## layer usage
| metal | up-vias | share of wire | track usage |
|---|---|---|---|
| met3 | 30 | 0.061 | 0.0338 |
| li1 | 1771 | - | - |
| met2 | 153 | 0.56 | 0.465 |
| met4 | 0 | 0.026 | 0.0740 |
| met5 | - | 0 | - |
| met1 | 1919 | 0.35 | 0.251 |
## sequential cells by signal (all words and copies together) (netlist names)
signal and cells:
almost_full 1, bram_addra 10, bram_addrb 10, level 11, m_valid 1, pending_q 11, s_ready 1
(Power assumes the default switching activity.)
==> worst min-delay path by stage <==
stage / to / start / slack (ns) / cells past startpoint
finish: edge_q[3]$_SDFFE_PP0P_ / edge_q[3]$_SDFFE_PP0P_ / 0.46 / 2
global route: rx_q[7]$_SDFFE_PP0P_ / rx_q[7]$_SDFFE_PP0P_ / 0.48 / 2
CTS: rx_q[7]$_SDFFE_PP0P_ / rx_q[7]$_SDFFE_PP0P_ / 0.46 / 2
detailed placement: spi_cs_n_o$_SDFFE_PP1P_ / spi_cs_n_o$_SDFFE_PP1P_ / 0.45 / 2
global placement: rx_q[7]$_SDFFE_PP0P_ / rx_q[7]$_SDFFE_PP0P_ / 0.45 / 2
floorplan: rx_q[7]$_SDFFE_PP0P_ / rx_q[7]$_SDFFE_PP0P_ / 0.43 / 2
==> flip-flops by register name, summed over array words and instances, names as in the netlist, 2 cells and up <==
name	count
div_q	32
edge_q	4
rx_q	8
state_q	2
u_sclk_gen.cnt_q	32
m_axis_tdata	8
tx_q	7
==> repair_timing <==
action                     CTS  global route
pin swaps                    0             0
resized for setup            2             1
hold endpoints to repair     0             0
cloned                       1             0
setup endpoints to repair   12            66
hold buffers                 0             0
### src/rtl/ws2812_pkg.sv
// rtl/ws2812_pkg.sv - register offsets, drain FSM encoding, FIFO sizing and channel scaling
package ws2812_pkg;

    localparam logic [31:0] REG_CTRL     = 32'h0000_0000;
    localparam logic [31:0] REG_BRIGHT   = 32'h0000_0004;
    localparam logic [31:0] REG_STATUS   = 32'h0000_0008;
    localparam logic [23:0] LED_PAGE     = 24'h00_0001;

    localparam int FIFO_DEPTH   = 4;
    localparam int FIFO_WIDTH   = 8 + 24;
    localparam int SHADOW_SLOTS = 16;

    typedef enum logic [1:0] {
        ST_IDLE    = 2'd0,
        ST_SCALE   = 2'd1,
        ST_WRITE   = 2'd2,
        ST_REFRESH = 2'd3
    } state_e;

    // Full brightness (0xFF) multiplies by 256, so the channel passes through unchanged.
    function automatic logic [7:0] scale_ch(input logic [7:0] ch, input logic [7:0] br);
        logic [15:0] prod;
        prod = {8'd0, ch} * ({8'd0, br} + 16'd1);
        return prod[15:8];
    endfunction

endpackage

### src/rtl/ws2812_cmd_fifo.sv
// rtl/ws2812_cmd_fifo.sv - 4-entry {led, rgb} command FIFO with first-word fall-through and flush
module ws2812_cmd_fifo
    import ws2812_pkg::*;
(
    input  logic                  clk,
    input  logic                  reset_i,
    input  logic                  clear_i,
    input  logic                  push_i,
    input  logic [FIFO_WIDTH-1:0] push_data_i,
    input  logic                  pop_i,
    output logic [FIFO_WIDTH-1:0] pop_data_o,
    output logic                  full_o,
    output logic                  empty_o,
    output logic [2:0]            level_o
);

    logic [FIFO_WIDTH-1:0] mem_q [FIFO_DEPTH];
    logic [1:0]            wr_ptr_q, wr_ptr_d;
    logic [1:0]            rd_ptr_q, rd_ptr_d;
    logic [2:0]            level_q, level_d;
    logic                  do_push, do_pop;

    assign full_o     = (level_q == 3'(FIFO_DEPTH));
    assign empty_o    = (level_q == 3'd0);
    assign level_o    = level_q;
    assign pop_data_o = mem_q[rd_ptr_q];

    // A pop frees its slot in the same cycle, so a push into a full FIFO may ride along with it.
    assign do_pop  = pop_i && !empty_o;
    assign do_push = push_i && (!full_o || do_pop);

    always_comb begin
        wr_ptr_d = wr_ptr_q;
        rd_ptr_d = rd_ptr_q;
        level_d  = level_q;
        if (clear_i) begin
            wr_ptr_d = 2'd0;
            rd_ptr_d = 2'd0;
            level_d  = 3'd0;
        end else begin
            if (do_push) wr_ptr_d = wr_ptr_q + 2'd1;
            if (do_pop)  rd_ptr_d = rd_ptr_q + 2'd1;
            case ({do_push, do_pop})
                2'b10:   level_d = level_q + 3'd1;
                2'b01:   level_d = level_q - 3'd1;
                default: level_d = level_q;
            endcase
        end
    end

    always_ff @(posedge clk) begin
        if (reset_i) begin
            wr_ptr_q <= 2'd0;
            rd_ptr_q <= 2'd0;
            level_q  <= 3'd0;
        end else begin
            wr_ptr_q <= wr_ptr_d;
            rd_ptr_q <= rd_ptr_d;
            level_q  <= level_d;
        end
    end

    always_ff @(posedge clk) begin
        if (do_push && !clear_i) mem_q[wr_ptr_q] <= push_data_i;
    end

endmodule
File: config.mk
export PLATFORM = sky130hd
export DESIGN_NAME = gerenciador_de_ataque_n
export DESIGN_NICKNAME = d
export VERILOG_FILES = /design/src/rtl/gerenciador_pkg.sv /design/src/rtl/contador_de_bits.sv /design/src/rtl/gerenciador_de_ataque_n.sv
export SDC_FILE = /design/constraint.sdc
export NUM_CORES = 1
export LEC_CHECK = 0
export BUFFER_PORTS_ARGS = -buffer_cell sky130_fd_sc_hd__buf_2
export CORE_UTILIZATION = 55
export CTS_BUF_LIST = sky130_fd_sc_hd__clkbuf_4 sky130_fd_sc_hd__clkbuf_8
export DETAILED_ROUTE_END_ITERATION = 10
export GPL_TIMING_DRIVEN = 0
export PLACE_DENSITY = 0.81
export SYNTH_ARGS = -nofsm -noshare
export SYNTH_HDL_FRONTEND = slang
export SYNTH_SLANG_ARGS = --single-unit
File: constraint.sdc
create_clock -name clk -period 12.35 [get_ports clk]
set_input_delay 1.235 -clock clk [delete_from_list [all_inputs] [get_ports clk]]
set_output_delay 1.235 -clock clk [all_outputs]
set_load 0.1 [all_outputs]
File: src/rtl/gerenciador_pkg.sv
// Shared definitions for the battleship attack manager: state encoding,
// LED status codes ({R,G,B}) and default grid dimensions.
package gerenciador_pkg;

  typedef enum logic [1:0] {
    OCIOSO  = 2'd0,
    JOGANDO = 2'd1,
    VITORIA = 2'd2,
    DERROTA = 2'd3
  } estado_t;

  // LED codes packed as {R, G, B}
  localparam logic [2:0] LED_OFF     = 3'b000;
  localparam logic [2:0] LED_MISS    = 3'b100;
  localparam logic [2:0] LED_HIT     = 3'b010;
  localparam logic [2:0] LED_REPEAT  = 3'b001;
  localparam logic [2:0] LED_INVALID = 3'b101;

  localparam int COLS_DEF = 5;
  localparam int ROWS_DEF = 7;

endpackage

File: src/rtl/contador_de_bits.sv
// Combinational population count of an N-bit vector.
module contador_de_bits #(
  parameter int N  = 35,
  parameter int OW = $clog2(N + 1)
) (
  input  logic [N-1:0]  bits_i,
  output logic [OW-1:0] count_o
);

  always_comb begin
    count_o = '0;
    for (int i = 0; i < N; i++) begin
      count_o = count_o + OW'(bits_i[i]);
    end
  end

endmodule

File: src/rtl/gerenciador_de_ataque_n.sv
// Attack manager: edge-detects fire requests, classifies each shot against
// the ship map, tracks revealed hits and counters, and decides win/loss.
module gerenciador_de_ataque_n
  import gerenciador_pkg::*;
#(
  parameter int COLS      = COLS_DEF,
  parameter int ROWS      = ROWS_DEF,
  parameter int MAX_TIROS = 20,
  parameter int CW        = 3,
  parameter int SW        = 6
) (
  input  logic                 clk,
  input  logic                 reset,
  input  logic                 enable,
  input  logic                 confirmar,
  input  logic [CW-1:0]        coordColuna,
  input  logic [CW-1:0]        coordLinha,
  input  logic [COLS*ROWS-1:0] mapa,
  output logic [COLS*ROWS-1:0] matriz,
  output logic                 LED_R,
  output logic                 LED_G,
  output logic                 LED_B,
  output logic [SW-1:0]        tiros,
  output logic [SW-1:0]        acertos,
  output logic                 vitoria,
  output logic                 derrota,
  output estado_t              estado_o
);

  localparam int NC = COLS * ROWS;
  localparam int IW = (NC > 1) ? $clog2(NC) : 1;
  localparam int PW = $clog2(NC + 1);
  localparam logic [CW:0] COLS_LIM = (CW + 1)'(COLS);
  localparam logic [CW:0] ROWS_LIM = (CW + 1)'(ROWS);

  estado_t        estado_q, estado_d;
  logic [NC-1:0]  matriz_q, matriz_d;
  logic [SW-1:0]  tiros_q, tiros_d;
  logic [SW-1:0]  acertos_q, acertos_d;
  logic [2:0]     led_q, led_d;
  logic           confirmar_q;

  logic           disparo;
  logic           no_alcance;
  logic [IW-1:0]  idx;
  logic [PW-1:0]  total_navios;

  contador_de_bits #(.N(NC), .OW(PW)) u_popcount (
    .bits_i  (mapa),
    .count_o (total_navios)
  );

  assign disparo    = (estado_q == JOGANDO) && confirmar && !confirmar_q;
  assign no_alcance = ({1'b0, coordColuna} < COLS_LIM) && ({1'b0, coordLinha} < ROWS_LIM);

  // Index is only formed once the coordinates are known to be on the grid.
  always_comb begin
    idx = '0;
    if (no_alcance) begin
      idx = IW'(32'(coordColuna) * ROWS + 32'(coordLinha));
    end
  end

  always_comb begin
    estado_d  = estado_q;
    matriz_d  = matriz_q;
    tiros_d   = tiros_q;
    acertos_d = acertos_q;
    led_d     = led_q;
    if (!enable) begin
      estado_d  = OCIOSO;
      matriz_d  = '0;
      tiros_d   = '0;
      acertos_d = '0;
      led_d     = LED_OFF;
    end else begin
      case (estado_q)
        OCIOSO:  estado_d = JOGANDO;
        JOGANDO: begin
          if (disparo) begin
            if (!no_alcance) begin
              led_d = LED_INVALID;
            end else if (matriz_q[idx]) begin
              led_d = LED_REPEAT;
            end else if (mapa[idx]) begin
              matriz_d[idx] = 1'b1;
              led_d         = LED_HIT;
              tiros_d       = (tiros_q == '1) ? tiros_q : tiros_q + 1'b1;
              acertos_d     = (acertos_q == '1) ? acertos_q : acertos_q + 1'b1;
            end else begin
              led_d   = LED_MISS;
              tiros_d = (tiros_q == '1) ? tiros_q : tiros_q + 1'b1;
            end
            // Win is checked first so a final hit on the last allowed shot wins.
            if ((total_navios != '0) && (32'(acertos_d) == 32'(total_navios))) begin
              estado_d = VITORIA;
            end else if (32'(tiros_d) == 32'(MAX_TIROS)) begin
              estado_d = DERROTA;
            end
          end
        end
        default: estado_d = estado_q;
      endcase
    end
  end

  always_ff @(posedge clk) begin
    if (reset) begin
      estado_q    <= OCIOSO;
      matriz_q    <= '0;
      tiros_q     <= '0;
      acertos_q   <= '0;
      led_q       <= LED_OFF;
      confirmar_q <= 1'b1;
    end else begin
      estado_q    <= estado_d;
      matriz_q    <= matriz_d;
      tiros_q     <= tiros_d;
      acertos_q   <= acertos_d;
      led_q       <= led_d;
      confirmar_q <= confirmar;
    end
  end

  assign matriz   = matriz_q;
  assign tiros    = tiros_q;
  assign acertos  = acertos_q;
  assign LED_R    = led_q[2];
  assign LED_G    = led_q[1];
  assign LED_B    = led_q[0];
  assign vitoria  = (estado_q == VITORIA);
  assign derrota  = (estado_q == DERROTA);
  assign estado_o = estado_q;

endmodule
# ---- After elaboration in Yosys (flattened, before gate mapping)
# Index checks and enable logic that the tools add are counted.
dict set report totals {
  wordCells 100
  out_inout_bits 54
  ff_bits 53
  inputBits 45
}
dict set report op_classes {
  n_reduce_logical 13
  bitwise_logic 3
  mul 1
  add_sub_neg 37
  n_mux 27
  magnitude_cmp 4
  n_eq_ne 9
}
# operator n
set ops {}
lappend ops {{$add A6 B1 Y6} 33}
lappend ops {{$mux W6} 14}
lappend ops {{$or A35 B35 Y35} 1}
lappend ops {{$add A6 B1 Y6 const B} 2}
lappend ops {{$bmux W1 S6} 2}
lappend ops {{$eq A6 B6 Y1 const B} 2}
lappend ops {{$mux W3} 3}
lappend ops {{$lt A6 B7 Y1 const B} 1}
lappend ops {{$add A6 B3 Y6} 1}
lappend ops {{$demux W1 S6} 1}
lappend ops {{$eq A6 B5 Y1 const B} 1}
lappend ops {{$eq A6 B6 Y1} 1}
lappend ops {{$ge A6 B1 Y1 const B} 1}
lappend ops {{$lt A3 B3 Y1 const B} 2}
lappend ops {{$mul A3 B3 Y6 const B} 1}
lappend ops {{$mux W2} 3}
lappend ops {{$reduce_bool A6 Y1} 1}
lappend ops {{$logic_and A1 B1 Y1} 5}
lappend ops {{$reduce_and A5 Y1} 1}
lappend ops {{$eq A2 B2 Y1 const B} 2}
lappend ops {{$pmux W2 S2} 1}
lappend ops {{$mux W1} 3}
lappend ops {{$ne A3 B1 Y1 const B} 1}
lappend ops {{$reduce_and A3 Y1} 1}
lappend ops {{other kinds (9)} 10}

# ---- Longest topological paths before layout
dict set report logic_depth {
  ltp_word 39
  mapped_depth 23
  ltp_nobuf 23
}

# ---- Modules after synthesis
# Synthesis repeated with hierarchy kept, for this count alone.
dict set report hier_totals {
  cells_unflattened 538
  area_unflattened_um2 4551.9
}
# mod n_inst area_per_inst_um2 seq_area_each_um2 cells_each
set modules_own_cells {}
lappend modules_own_cells {gerenciador_de_ataque_n 1 3628.5 1061.0 434}
lappend modules_own_cells {contador_de_bits 1 923.4 0.0 104}

# ---- Worst setup path after synthesis
# No wires, ideal clock.
dict set report synth_path {
  path_kind {input -> register}
  start {input port mapa[0]}
  end {register estado_q[0] (netlist: estado_o[0])}
  setup_ns 0.087
  path_slack_ns 5.719
  path_stages 21
  arrival_ns 6.543
  n_path_buf 0
  cell_sequence {ha_1 inv_1 fa_1 inv_1 fa_1 fa_1 fa_1 fa_1 inv_1 fa_1 inv_1 ha_1 fa_1 a21o_1 a21oi_1 xnor2_1 or4_1 o31ai_1 a2111oi_2 nand4_1 nor3b_1}
}
dict set report synth_between {
  elab_chain_cells 39
  elab_cells_between_ends 50
  classes_between {add/sub (34); eq/ne (2); mux (11); reduce/logical (3)}
}
# element line_no
set synth_rtl {}
lappend synth_rtl {{from (decl)} gerenciador_de_ataque_n.sv:18} ;# input logic [COLS*ROWS-1:0] mapa,
lappend synth_rtl {{$add A1 B1 Y2} contador_de_bits.sv:13} ;# count_o = count_o + OW'(bits_i[i]);
lappend synth_rtl {{$add A6 B1 Y6 (33 in series)} contador_de_bits.sv:13}
lappend synth_rtl {{$eq A6 B6 Y1 or $reduce_bool A6 Y1 (tied branches)} gerenciador_de_ataque_n.sv:95} ;# if ((total_navios != '0) && (32'(acertos_d) == 32'(total_navios))) begin
lappend synth_rtl {{$logic_and A1 B1 Y1 *} gerenciador_de_ataque_n.sv:95}
lappend synth_rtl {{$mux W2} gerenciador_de_ataque_n.sv:95}
lappend synth_rtl {{$mux W2} gerenciador_de_ataque_n.sv:80} ;# if (disparo) begin
lappend synth_rtl {{$pmux W2 S2} gerenciador_de_ataque_n.sv:77} ;# case (estado_q)
lappend synth_rtl {{to (signal assigned)} gerenciador_de_ataque_n.sv:116} ;# estado_q <= estado_d;
lappend synth_rtl {{to (decl)} gerenciador_de_ataque_n.sv:36} ;# estado_t estado_q, estado_d;
# Mark *: on every way between the ends. The rest lies on a longest branch, timed or not. The select of a mux whose other input is x is not followed.
# A chain may end at the register's enable or synchronous reset.

# ---- Worst setup path in the final report
# Ends and elaborated chain as after synthesis.

==> results list <==
* Maximum root-to-sink buffer count: 2
- Clock tree from TritonCTS: done
- Final Max Slew Viols: 0
* Count of endpoints failing setup in the final report: 0
* Final routed DRC violation total: 0
- Layout cells sized above 1: 22.9%
- In this run the mean area of a mapped cell was 8.53 um2.
- Most common cell after layout, fill and taps aside: sky130_fd_sc_hd__buf_2
- The number of nets in the synthesized netlist is approximately 610.
- At the worst endpoint, the arrival time is about 7.1 ns.
* Post-layout min period: 6.89 ns
- PortBufs: approximately 100
* Maximum resistive drop on vdd: 0.000202 V
* Total of max-cap violations: 0
- The pre-antenna-repair detailed-routing pass consisted of 5 iterations.
- Asr flop ratio synth: 0%
- The congestion estimate from routability-driven global placement came to about 0.97.
- Die width: roughly 91 um
* Num CTS Buffers: 5
* Number of enable-type register cells in the synthesized netlist: 0
* GR Layer Usage met2: slightly below 50%
- For the final routed database, the setup TNS stands at 0 ns.
- Unrepaired setup endpoints after global routing: no
- For the final database, setup skew stands at roughly 0.0096 ns.
* Final cycle utilization of the critical path: between 50% and 60%
- The number of hold-slack violations in the final timing report is 0.
- Cells resized by post-CTS repair: 0
- In the routed layout, each cell is associated on average with a via count of about 5.8.
- Wires add up to 11500 um.
- Summing the sequential cell areas from Yosys gives between 20% and 30% of the chip area.
- Post-layout net count: 717
* Clock-pin slew on the worst setup and hold paths: ~0.090 ns
- Number of rows in the core area: 32
- Startpoint-to-endpoint class of the critical path: input pin to flip-flop
- Most used flip-flop cell after synthesis: sky130_fd_sc_hd__dfxtp_1
* Maximum fanout along the worst path: 3
- The detailed router placed 4175 vias in this run.
- Critical Path End Type: flip-flop
- For the pin with the worst max-slew slack, the measured transition is ~0.93 ns.
* Overall power of the completed layout: around 1 mW
- Areal power density over the cells: 195 mW/mm2
- CP Data Required Time: 12.57 ns
- The core region is 0.00773 mm2.
- In this run the cell area measured after placement is 0.00501 mm2.
- Number of top-level pins: 99
- The first global-routing pass estimated between 15000 and 20000 um of wire.
- Headroom to the max-slew limit: between 30% and 40%
* Vias in the first global route: between 4000 and 5000
- Number of cells produced by synthesis: 515
- The filler cells instantiated in the layout total 665.
- In this run the clock root is driven by a sky130_fd_sc_hd__clkbuf_8.
* Total setup buffers inserted after CTS: 0
* Number of hold buffers added after CTS: 0
* Depth of the CTS H-tree: 2
- Entering global routing, the biggest net connects 16 pins.
- Syn Std Cell Area: roughly 0.0044 mm2
* Number of nets still failing antenna checks after routing: 0
* Starting density of the core: around 57%
- Leaving out fill and tap cells, the most frequent cells in the layout are 103 x sky130_fd_sc_hd__buf_2, 68 x sky130_fd_sc_hd__inv_1, 64 x sky130_fd_sc_hd__nor2_1.
* Met3 Usage GRT: 3.27%
* Remaining global-route overflow: 0
- Sink count of the clock tree: 53
- In this run, the number of DRC markers left after iteration 0 of detailed routing was 268.
* ANT cells: 0
* Final HPWL DP: 9210 um
- Area growth syn-to-layout: 16.1%
- Run status: finished, final reports clean
- Startpoint type of the worst setup path: input pin
- The die covers 0.00835 mm2.
- After detailed routing, the average wire length per cell comes to roughly 16 um.
* Number of different library cells in the post-synthesis netlist: 69
* Worst setup margin: approximately 5.5 ns
- Core occupancy in the finished layout: between 60% and 70%
- The number of antenna violations at the first check in global routing came to 0.
- During synthesis, Yosys emitted a total of 0 warnings.
* Hold crit path type: flip-flop to flip-flop
- The global routing stage identified its most utilized layer as met2.
* Highest clock rate: between 100 and 150 MHz
* Flip-flop and latch count after synthesis: 53
- With fillers left out, the area of the finished cells amounts to roughly 0.005 mm2.
- At the later pin of the worst-skew pair, clock insertion delay measures ~0.31 ns.
- The die is roughly 91 um tall.
- For met1 alone, demand over resource in global routing was between 30 and 40%.
- Standby leakage power: 2.36 nW
* Combined global-route utilization of all metal layers: roughly 29%
- Timing analysis after detailed placement gives a worst setup slack of 5.15 ns.
worst paths after layout:
| kind | slack [ns] | startpoint | end | cells after the start |
|---|---|---|---|---|
| max | 5.46 | mapa[0] | estado_o[0] | 22 |
| min | 0.46 | led_q[1] | led_q[1] | 2 |
| max reg2reg | 9.12 | matriz[11] | matriz[13] | 10 |
| min reg2reg | 0.46 | led_q[1] | led_q[1] | 2 |
layer usage:
layer  vias to the layer above  part of all wire [%]
met5                         -                     0
met4                         0                   2.5
met3                        30                   6.9
met2                       206                    49
met1                      1954                    42
li1                       1985                     -
flip-flops by register name (all words and copies together), names as in the netlist:
register,cells
matriz,35
tiros,6
acertos,6
estado_o,2
led_q,3
confirmar_q,1
synth_stat cells (4+ instances only):
cell type	count	share of area, %
sky130_fd_sc_hd__a211oi_1	7	1.2
sky130_fd_sc_hd__and2_1	4	0.57
sky130_fd_sc_hd__xor2_1	9	1.8
sky130_fd_sc_hd__or2_2	5	0.71
sky130_fd_sc_hd__nor4_4	4	1.9
sky130_fd_sc_hd__or3_1	4	0.57
sky130_fd_sc_hd__a21o_1	4	0.68
sky130_fd_sc_hd__and3_1	8	1.1
sky130_fd_sc_hd__inv_1	68	5.8
sky130_fd_sc_hd__nand2b_1	7	1.0
sky130_fd_sc_hd__buf_2	5	0.57
sky130_fd_sc_hd__ha_1	21	6.0
sky130_fd_sc_hd__dfxtp_1	53	24
sky130_fd_sc_hd__nand3_1	15	1.7
sky130_fd_sc_hd__a21oi_1	56	6.4
sky130_fd_sc_hd__nand2_1	23	2.0
sky130_fd_sc_hd__nor2b_1	6	0.85
sky130_fd_sc_hd__xnor2_1	8	1.6
sky130_fd_sc_hd__nor3_1	8	0.91
sky130_fd_sc_hd__fa_1	31	14
sky130_fd_sc_hd__clkbuf_1	10	0.85
sky130_fd_sc_hd__mux2i_1	15	3.4
sky130_fd_sc_hd__o22ai_1	5	0.71
sky130_fd_sc_hd__nor4_1	4	0.57
sky130_fd_sc_hd__nor2_1	64	5.5
through the flow:
stage                     cells  hold slack, ns
after detailed placement    715           0.451
final                       723           0.464
after global routing        723           0.484
after global placement      715           0.454
after floorplan             515           0.654
after CTS                   723           0.467
worst max-delay path, stage by stage:
cell and delay, ns:
sky130_fd_sc_hd__buf_2 0.12, sky130_fd_sc_hd__ha_1 0.27, sky130_fd_sc_hd__inv_1 0.05, sky130_fd_sc_hd__fa_1 0.48
sky130_fd_sc_hd__inv_1 0.06, sky130_fd_sc_hd__fa_1 0.53, sky130_fd_sc_hd__fa_1 0.44, sky130_fd_sc_hd__fa_1 0.50
sky130_fd_sc_hd__fa_1 0.56, sky130_fd_sc_hd__inv_1 0.06, sky130_fd_sc_hd__fa_1 0.48, sky130_fd_sc_hd__inv_1 0.05
sky130_fd_sc_hd__ha_1 0.20, sky130_fd_sc_hd__fa_1 0.41, sky130_fd_sc_hd__a21o_1 0.18, sky130_fd_sc_hd__a21oi_1 0.25
sky130_fd_sc_hd__xnor2_1 0.15, sky130_fd_sc_hd__or4_1 0.42, sky130_fd_sc_hd__o31ai_1 0.28, sky130_fd_sc_hd__a2111oi_2 0.08
sky130_fd_sc_hd__nand4_1 0.13, sky130_fd_sc_hd__nor3b_1 0.20
cells by family after synthesis:
group	after synthesis	share of synthesized area (%)
AOI/OAI and AO/OA	115	18.0
buffers and inverters	90	8.34
adders and majority gates	52	20.1
DFF	53	24.1
muxes	22	5.98
and+or+nand+nor	166	20.1
xor gates and xnor gates	17	3.39
where the power goes:
part / switching, mW / internal [mW] / total (mW)
clock: 0.0551 / 0.0446 / 0.0997
combinational: 0.432 / 0.294 / 0.725
sequential: 0.000559 / 0.171 / 0.172
layout make-up:
type / instances / area, um2 / area share [%]
multi-input cells: 372 / 2970 / 58.1
flip-flops and latches: 53 / 1060 / 20.8
repair buffers: 98 / 490 / 9.61
inverters: 68 / 255 / 5.00
well taps: 102 / 128 / 2.50
plain buffers: 22 / 111 / 2.18
clock buffers: 7 / 83.8 / 1.64
clock inverters: 1 / 7.51 / 0.147
No activity file was read; power rests on OpenSTA's default activity.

_Task directions_
Gather each line of the listing containing the word "failing" and show it.

_Task answer_
* Count of endpoints failing setup in the final report: 0
* Number of nets still failing antenna checks after routing: 0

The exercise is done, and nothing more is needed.